旭化成が、米国の救命救急医療機器大手であるゾール・メディカル社の発行済普通株式に関し、同社の米国子会社による株式公開買付けが成立したと発表。応募株式総数は発行済株式総数の約93.82%で、発行済株式総数の3分の2以上としていた下限応募株式数を超えたため、全ての応募株式について買付を行うこととなる。
3月12日にゾール・メディカル社との買収に関する合意を発表し、3月26日から実施されていた今回の買収。当初の発表ではゾール・メディカル社の発行済普通株式の総数を総額約22.1億米ドルで取得するとされていたが、実際に応募された株式の買付けに要する資金は、約19.45億米ドルになる。
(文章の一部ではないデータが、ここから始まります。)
Context: an optimization exercise on an open-source flow, tuned for small area, a short achievable clock period and few clock cycles. The choices shown serve that exercise and are no tape-out recipe. Function was checked by simulation only, so behaviour that the tests miss may differ from the original.

Design anvil_gcm, start of the top module:
module anvil_gcm (
    input  wire         clk,
    input  wire         rst,
    input  wire         start,
    input  wire [255:0] key,
    input  wire         key_256,
    input  wire [95:0]  iv,
    input  wire         decrypt,
    output reg          idle,
    input  wire         in_valid,
    output reg          in_ready,
    input  wire [127:0] in_data,
    input  wire         in_aad,
    input  wire [4:0]   in_bytes,
    input  wire         in_last,
    output reg          out_valid,
    output reg  [127:0] out_data,
    output reg          tag_valid,
    output reg  [127:0] tag
);
    localparam integer LANES  = 2;            
    localparam integer D      = 16;           
    localparam integer BATCH  = 32;           
    localparam integer GSTEPS = 128 / D;      
    localparam integer GLOAD  = (LANES >= 3) ? 1 : 0;
    localparam integer NG     = 2;            
    localparam integer NE     = NG * LANES;   
    localparam integer EW     = (NE > 8) ? 4 : (NE > 4) ? 3 : 2;    
    reg [255:0] key_r;
    reg         k256_r;
    reg [95:0]  iv_r;
    reg         dec_r;
    reg [127:0] h_r;
    reg [127:0] ej0_r;
    reg [13:0]  len_a;           
    reg [13:0]  len_c;           
    wire acc_start = start & idle;
    reg  open;                   
    wire acc_in    = in_valid & in_ready;
    reg  [4:0]  bc;              
    reg         batch0;          
    reg  [10:0] cb;              
    reg         push_a, push_b;  
    reg         pushed_a;        
    reg         ld_a;            
    reg  [LANES-1:0] ld;         
    reg         at28, at29;      
    reg         k_adv;           
    reg         k_ld;            
    reg  [3:0]  kstep;           
  ...
For scale: roughly 16,000 cells after synthesis, about 2,700 flip-flops, ~750 I/O pins, roughly 0.16 mm2 of cells after synthesis.
export LEC_CHECK = 0
export CAP_MARGIN = 40
export CORE_MARGIN = 2
export CORE_UTILIZATION = 55
export SLEW_MARGIN = 40
create_clock -name core_clock -period 12.0 [get_ports {clk}]
standard.sh (not shown) runs the stock make flow with config.mk's settings and CLKGATE_MAP_FILE= SYNTH_SCRIPT=/design/flow/synth_recipe.tcl, a recipe that flattens the netlist after the stock synthesis.
==> flow/flow/run.sh <==
#!/bin/bash
set -euo pipefail
here=$(pwd)
rm -rf "$here/scripts"
cp -r "$FLOW_HOME/scripts" "$here/scripts"
cp "$here/flow/abc_map.script" "$here/scripts/abc_speed.script"
bash standard.sh SCRIPTS_DIR="$here/scripts" SETUP_SLACK_MARGIN=8.0 finish \
    > standard.log 2>&1
==> flow/flow/abc_map.script <==
strash
ifraig
scorr
dc2
strash
&get -n
&dch -f
&nf
&put
Testbench counts at the start, summed over its fixed seeds: cycles 62,208.
This is an optimization exercise on Yosys and OpenROAD, whose aim is small area, a short achievable clock period and few clock cycles per item, not a production implementation. At most, simulation tests tie the RTL to the original design; equivalence was not proved.

Setup of ember:
Design skive_enc, start of the top module:
module skive_enc (
    input  wire        clk,
    input  wire        rst,           
    input  wire        in_valid,
    output reg         in_ready,
    input  wire [31:0] in_data,       
    input  wire [1:0]  in_fmt,        
    input  wire        in_last,       
    output reg         out_valid,
    input  wire        out_ready,
    output reg  [7:0]  out_mant,      
    output reg  [15:0] out_hdr,       
    output reg         out_last,      
    output reg         out_err        
);
Size: ~3800 cells after synthesis, roughly 67 I/O pins, ~0.047 mm^2 of cells after synthesis.
==> flow/config.mk <==
export PLATFORM = sky130hd
export DESIGN_NAME = skive_enc
export DESIGN_NICKNAME = skive_enc
export VERILOG_FILES = /design/flow/design.v
export SDC_FILE = /design/flow/constraint.sdc
export NUM_CORES = 4
export LEC_CHECK = 0
export ABC_AREA = 1
export CAP_MARGIN = 20
export CORE_MARGIN = 2
export CORE_UTILIZATION = 70
export CTS_BUF_LIST = sky130_fd_sc_hd__clkbuf_8
export CTS_CLUSTER_DIAMETER = 50
export CTS_CLUSTER_SIZE = 16
export PLACE_DENSITY = 0.8
export SLEW_MARGIN = 20
==> flow/constraint.sdc <==
create_clock -name core_clock -period 110.0 [get_ports {clk}]
set_input_delay 22.0000 -clock core_clock [delete_from_list [all_inputs] [get_ports {clk}]]
set_output_delay 22.0000 -clock core_clock [all_outputs]
set_load 0.01 [all_outputs]
standard.sh (not shown) runs the stock make flow with config.mk's settings and CLKGATE_MAP_FILE= SYNTH_SCRIPT=/design/flow/synth_recipe.tcl, a recipe that flattens the netlist after the stock synthesis.
==> flow/flow/run.sh <==
#!/bin/bash
# The standard layout, with the port buffers made of sky130_fd_sc_hd__buf_2
# instead of the delay buffers buffer_ports picks by default, and clock tree
# synthesis without dummy loads. The full output of the flow goes to
# standard.log in the work folder; ORFS's own per-step logs are under
# orfs/logs/.
set -euo pipefail
bash standard.sh 'BUFFER_PORTS_ARGS=-buffer_cell sky130_fd_sc_hd__buf_2' \
  'CTS_ARGS=-sink_clustering_enable -repair_clock_nets -sink_clustering_size 16 -sink_clustering_max_diameter 50 -buf_list sky130_fd_sc_hd__clkbuf_8 -dont_use_dummy_load' \
  finish > standard.log 2>&1
Testbench counts of ember, summed over its fixed seeds: cycles 170,928, items 3,200.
今後、初期公開買付け期間終了前に応募しなかった株主に対して、引き続き株式の応募の機会を提供する期間を4月23日から4月25日に設定し、ゾール・メディカル社株式の応募受付けを継続。その後、買収目的で設立された子会社を消滅会社、ゾール・メディカル社を存続会社とする略式合併を行い、100%連結子会社とする予定。
グローバルインフォメーションによると、2002年から2010年の年間成長率が5%と堅調に推移している救命救急医療市場。2010年以降2017年までに2.8%と緩やとはいえ確実に成長し、13億7240万ドルに達すると予想されている。そうした中、年平均成長率16.0%と高成長を続けており、救急機関向け基幹システムでも米国最大手であるゾール・メディカル社を連結子会社化することで、この成長を加速させ、世界の医療機器市場をけん引する米国に強固な基盤を築くことができるのか。旭化成は、2006年から2010年までの中期経営計画で掲げた数値目標や計画・成長への布石が未達となっている。新たな中期経営計画で掲げる2015年に売上高2兆円、2020年には売上高2.5兆円から3兆円とする目標は達成できるのか。今回の買収後の経緯が、その計画が現実のもとのなるのか否かの一つの指標となるのかもしれない。